* [What the task requires]
Transcribe every record exactly.

[Saved entries]

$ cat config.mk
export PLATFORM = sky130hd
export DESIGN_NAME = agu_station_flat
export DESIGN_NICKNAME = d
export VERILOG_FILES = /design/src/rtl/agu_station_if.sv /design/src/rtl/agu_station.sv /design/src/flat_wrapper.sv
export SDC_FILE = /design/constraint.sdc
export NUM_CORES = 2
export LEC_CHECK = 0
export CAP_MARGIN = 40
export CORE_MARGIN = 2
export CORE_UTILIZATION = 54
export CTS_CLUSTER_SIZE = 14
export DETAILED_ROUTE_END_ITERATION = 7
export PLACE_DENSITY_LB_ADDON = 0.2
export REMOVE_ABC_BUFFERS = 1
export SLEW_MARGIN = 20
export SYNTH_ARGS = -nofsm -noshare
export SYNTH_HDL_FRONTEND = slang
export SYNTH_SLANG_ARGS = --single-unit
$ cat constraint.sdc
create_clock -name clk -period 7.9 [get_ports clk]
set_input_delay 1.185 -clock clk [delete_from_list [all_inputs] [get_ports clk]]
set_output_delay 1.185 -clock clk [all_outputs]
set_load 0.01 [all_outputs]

* [Completed task]
$ cat config.mk
export PLATFORM = sky130hd
export DESIGN_NAME = agu_station_flat
export DESIGN_NICKNAME = d
export VERILOG_FILES = /design/src/rtl/agu_station_if.sv /design/src/rtl/agu_station.sv /design/src/flat_wrapper.sv
export SDC_FILE = /design/constraint.sdc
export NUM_CORES = 2
export LEC_CHECK = 0
export CAP_MARGIN = 40
export CORE_MARGIN = 2
export CORE_UTILIZATION = 54
export CTS_CLUSTER_SIZE = 14
export DETAILED_ROUTE_END_ITERATION = 7
export PLACE_DENSITY_LB_ADDON = 0.2
export REMOVE_ABC_BUFFERS = 1
export SLEW_MARGIN = 20
export SYNTH_ARGS = -nofsm -noshare
export SYNTH_HDL_FRONTEND = slang
export SYNTH_SLANG_ARGS = --single-unit
$ cat constraint.sdc
create_clock -name clk -period 7.9 [get_ports clk]
set_input_delay 1.185 -clock clk [delete_from_list [all_inputs] [get_ports clk]]
set_output_delay 1.185 -clock clk [all_outputs]
set_load 0.01 [all_outputs]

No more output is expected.